McWilliams chief executive Jeff McWilliam said raising equity was a practical route because banks were still wary of the wine industry.

"I think their confidence in the wine industry is not there yet," he told the Australian Financial Review.

"We've had to become less reliant on debt funding".

Its recently lodged June 1 prospectus for a 5-for-7 non-renounceable entitlement offer at 42¢ per share shows that McWilliams generated revenue of $100.7 million in 2016-17 but made a loss of $22.6 million before tax.

McWilliam’s is one of the pioneering wine entities within Australia which has been perfecting the winemaking craft since 1877, when founder Samuel McWilliam first planted vines on the banks of the Murray River in New South Wales.

With over 140 years of history, six consecutive generations of the McWilliam family have strived to be at the forefront of Australian wine innovation.

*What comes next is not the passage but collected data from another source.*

This design comes from an exercise in tuning for a short achievable clock period and few clock cycles on the open sky130 flow, not from production work.
At most, simulation tests tie the RTL to the original design; equivalence was not proved.
The RTL of runs 1 and 5 was laid out without a check of its function.
No activity file was given, so power comes from the tool's default toggle rates.

<file path="flow/config.mk">
export PLATFORM = sky130hd
export DESIGN_NAME = cpu_top
export DESIGN_NICKNAME = cpu_top
export VERILOG_FILES = /design/flow/design.v
export SDC_FILE = /design/flow/constraint.sdc
export NUM_CORES = 4
export LEC_CHECK = 0
export ABC_CLOCK_PERIOD_IN_PS = 2000
export CAP_MARGIN = 20
export CORE_MARGIN = 2
export CORE_UTILIZATION = 40
export SETUP_SLACK_MARGIN = 5
export SLEW_MARGIN = 20
export TNS_END_PERCENT = 100
</file>
<file path="flow/constraint.sdc">
create_clock -name core_clock -period 7.0 [get_ports {clk}]
set_input_delay 1.4000 -clock core_clock [delete_from_list [all_inputs] [get_ports {clk}]]
set_output_delay 1.4000 -clock core_clock [all_outputs]
set_load 0.01 [all_outputs]
</file>
<file path="flow/run.sh">
#!/bin/bash
# synth_recipe.tcl (not shown) runs the flow's synth.tcl, then flattens the netlist and writes it again
# the make line also repeats each setting of config.mk as NAME=value (left out here)
make -C /OpenROAD-flow-scripts/flow DESIGN_CONFIG=/design/flow/config.mk WORK_HOME=/design/flow/orfs CLKGATE_MAP_FILE= SYNTH_SCRIPT=/design/flow/synth_recipe.tcl finish
</file>
What follows belongs to an exercise in optimizing a design on an open flow for small area; a production flow would make more cautious choices. In this exercise RTL edits were held to simulation tests only and were not proved equivalent to the original. No activity file was given, so power comes from the tool's default toggle rates. The flow treats the clock pin as an ideal source, which a real chip does not have.

## udp_rx_top
module udp_rx_top (
    input  logic                      rx_axis_aclk,
    input  logic                      rx_axis_aresetn,
    input  logic [64-1:0] ip_rx_axis_tdata,
    input  logic [8-1:0] ip_rx_axis_tkeep,
    input  logic                      ip_rx_axis_tvalid,
    input  logic                      ip_rx_axis_tlast,
    input  logic                      ip_rx_axis_tuser,
    input  logic [31:0]               recv_dst_ip_addr,
    input  logic [31:0]               recv_src_ip_addr,
    output logic [64-1:0] udp_rx_axis_tdata,
    output logic [8-1:0] udp_rx_axis_tkeep,
    output logic                      udp_rx_axis_tvalid,
    output logic                      udp_rx_axis_tlast
);
For scale: about 4000 cells after synthesis, about 2100 flip-flops, roughly 220 I/O pins, roughly 77000 um2 of cells after synthesis.
==> flow/config.mk <==
export PLATFORM = sky130hd
export DESIGN_NAME = udp_rx_top
export DESIGN_NICKNAME = udp_rx_top
export VERILOG_FILES = /design/flow/design.v
export SDC_FILE = /design/flow/constraint.sdc
export NUM_CORES = 4
export LEC_CHECK = 0
export CAP_MARGIN = 0
export CORE_MARGIN = 2
export CORE_UTILIZATION = 50
export CTS_BUF_LIST = sky130_fd_sc_hd__clkbuf_8 sky130_fd_sc_hd__clkbuf_16
export CTS_CLUSTER_DIAMETER = 150
export CTS_CLUSTER_SIZE = 25
export SLEW_MARGIN = 0
export SYNTH_MEMORY_MAX_BITS = 8192
==> flow/constraint.sdc <==
create_clock -name core_clock -period 12.0 [get_ports {rx_axis_aclk}]
set_input_delay 2.4000 -clock core_clock [delete_from_list [all_inputs] [get_ports {rx_axis_aclk}]]
set_output_delay 2.4000 -clock core_clock [all_outputs]
set_load 0.01 [all_outputs]
standard.sh (not shown) runs the stock make flow with config.mk's settings and CLKGATE_MAP_FILE= SYNTH_SCRIPT=/design/flow/synth_recipe.tcl, a recipe that flattens the netlist after the stock synthesis.
==> flow/flow/run.sh <==
#!/bin/bash
set -euo pipefail
here=$(pwd)
cat > "$here/area_synth.tcl" <<TCL
proc abc {args} {
  set i [lsearch -exact \$args -script]
  if { \$i >= 0 } {
    set args [lreplace \$args [expr {\$i + 1}] [expr {\$i + 1}] $here/flow/abc_area_nf.script]
  }
  yosys abc {*}\$args
}
source $here/synth_recipe.tcl
TCL
sed "s|SYNTH_SCRIPT=[^ ]*|SYNTH_SCRIPT=$here/area_synth.tcl|" standard.sh > area_standard.sh
grep -q "SYNTH_SCRIPT=$here/area_synth.tcl" area_standard.sh
export BUFFER_PORTS_ARGS="-buffer_cell sky130_fd_sc_hd__buf_1"
export CTS_ARGS="-sink_clustering_enable -repair_clock_nets -dont_use_dummy_load -sink_clustering_size 28 -sink_clustering_max_diameter 120 -buf_list {sky130_fd_sc_hd__clkbuf_8 sky130_fd_sc_hd__clkbuf_16}"
bash area_standard.sh > standard_finish.log 2>&1
==> flow/flow/abc_area_nf.script <==
strash
&get -n
&st
&dch
&nf -R 1000 -p
&st
&dch
&nf -R 1000 -p
&put
topo
stime -c
The starting point finished with timing, DRC and antenna clean.
This is an optimization exercise on Yosys and OpenROAD, whose aim is small area, not a production implementation.
Function was checked by simulation only, so behaviour that the tests miss may differ from the original.
Power is estimated from default activity; no workload was simulated.

Setup of run A:
Design wlan_frame_stats_classifier_core, start of the top module:
module wlan_frame_stats_classifier_core #(
  parameter int MAX_FRAME_BYTES = wfsc_pkg::DEF_MAX_FRAME_BYTES
) (
  input  logic               clk,
  input  logic               rst,
  input  logic               push,
  output logic               full,
  input  logic [7:0]         data_byte,
  input  logic               last_byte,
  input  logic signed [7:0]  signal_strength,
  input  logic [3:0]         radio_channel,
  output logic               empty,
  input  logic               pop,
  output logic               accepted,
  output logic [1:0]         frame_kind,
  output logic [3:0]         frame_subtype,
  output logic               eapol_found,
  output logic [31:0]        total_frames,
  output logic [31:0]        kind_count,
  output logic [31:0]        subtype_count,
  output logic [31:0]        channel_count,
  output logic signed [7:0]  rssi_minimum,
  output logic signed [7:0]  rssi_maximum,
  output logic signed [31:0] rssi_total,
  output logic [31:0]        eapol_total
);
Settings: LEC_CHECK=0, ABC_AREA=1, CAP_MARGIN=20, CORE_MARGIN=2, CORE_UTILIZATION=55, CTS_CLUSTER_DIAMETER=100, CTS_CLUSTER_SIZE=25, GPL_TIMING_DRIVEN=0, SLEW_MARGIN=20; clock period 8.0 ns.
standard.sh (not shown) runs the stock make flow with config.mk's settings and CLKGATE_MAP_FILE= SYNTH_SCRIPT=/design/flow/synth_recipe.tcl, a recipe that flattens the netlist after the stock synthesis.
==> flow/flow/run.sh <==
#!/bin/bash
# Layout flow: the standard synthesis, then the combinational logic re-mapped for area
# (flip-flops untouched), then the standard ORFS layout from floorplan on, with
#  - port buffers of the smallest buffer cell (sky130_fd_sc_hd__buf_1)
#  - CTS clusters of up to 25 sinks within 100 um and no dummy loads
# Every tool writes its full output to a log file in this folder.
set -euo pipefail
HERE=$(pwd)
R=$HERE/orfs/results/$FLOW_PLATFORM/wlan_frame_stats_classifier_core/base
bash standard.sh synth > 1_standard_synth.log 2>&1
cp $R/1_2_yosys.v $HERE/standard_synth.v
bash flow/resyn.sh $HERE/standard_synth.v $HERE/resyn.v $FLOW_TOP $HERE/resyn $HERE/flow/resyn.abc > 2_resyn.log 2>&1
cp $HERE/resyn/resyn.log $HERE/2_resyn_yosys.log
# the registers must be exactly the standard synthesis's
grep -o 'sky130_fd_sc_hd__[a-z]*df[a-z]*_[0-9]* [^ ]*' $HERE/standard_synth.v | sort > $HERE/regs_std.txt
grep -o 'sky130_fd_sc_hd__[a-z]*df[a-z]*_[0-9]* [^ ]*' $HERE/resyn.v | sort > $HERE/regs_resyn.txt
cmp $HERE/regs_std.txt $HERE/regs_resyn.txt
cp $HERE/resyn.v $R/1_2_yosys.v
bash standard.sh do-1_synth > 3_synth_odb.log 2>&1
export BUFFER_PORTS_ARGS="-buffer_cell sky130_fd_sc_hd__buf_1"
export CTS_ARGS="-sink_clustering_enable -repair_clock_nets -sink_clustering_size 25 -sink_clustering_max_diameter 100 -dont_use_dummy_load"
bash standard.sh > 4_layout.log 2>&1
Other scripts of this flow, unchanged in this note and not shown: flow/flow/comb_models.py, flow/flow/resyn.abc, flow/flow/resyn.sh
Run A finished every stage and its layout cleared the timing, design-rule and antenna checks.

The Mount Pleasant winery was named Winery of the Year in the James Halliday Wine Companion 2017, and its 2011 Maurice O’Shea Shiraz was named Shiraz of the Year in the 2015 edition.

McWilliam’s is also the exclusive Australian distributor for Champagne Taittinger, Henkell, and Mionetto prosecco.

The company continues to operate Hanwood Estate, as well as produce premium wines under the McWilliam’s and Mount Pleasant brands.

McWilliam’s also holds a 30% shareholding in MRWP, which is Margaret River’s largest contract processing facility and now controls Evans & Tate.

At the date of this Prospectus, McWilliam’s is 100% family-owned.

At the earnings before interest, tax, depreciation and amortisation (EBITDA) level, the loss was $14.3 million. Revenue in 2015-16 was $107.9 million, with an EBITDA loss of $167,000.

Revenue for the first half of 2017-18 was $48.8 million, while EBITDA was $5.63 million.

Jeff McWilliam will shortly step down from the CEO role handing over to the former Parmalat executive David Pitt.
 
The company had shifted its bottling line and packaging operations out of Sydney to the Riverina area. 

The company was also working closely with corporate advisers Pendulum on a cost-cutting program to strip out $10 million of costs.

The prospectus also outlines that $1.675 million of the proceeds will go towards the repayment of a loan to E&J Gallo, the privately-owned United States wine giant, which held a small stake in McWilliams until late 2014.

Mr McWilliam said the company had been trying to lift itself out of the lower price point brackets and be less reliant on lower-priced commercial wine. "We've been trying to move away from sub-10 dollars to between 10 to 15 dollars," he said.

McWilliams Wines had been selling some of its products into China for 20 years.

Its exports to mainland China and Hong Kong represent about eight per cent of the company's total annual sales of $100 million.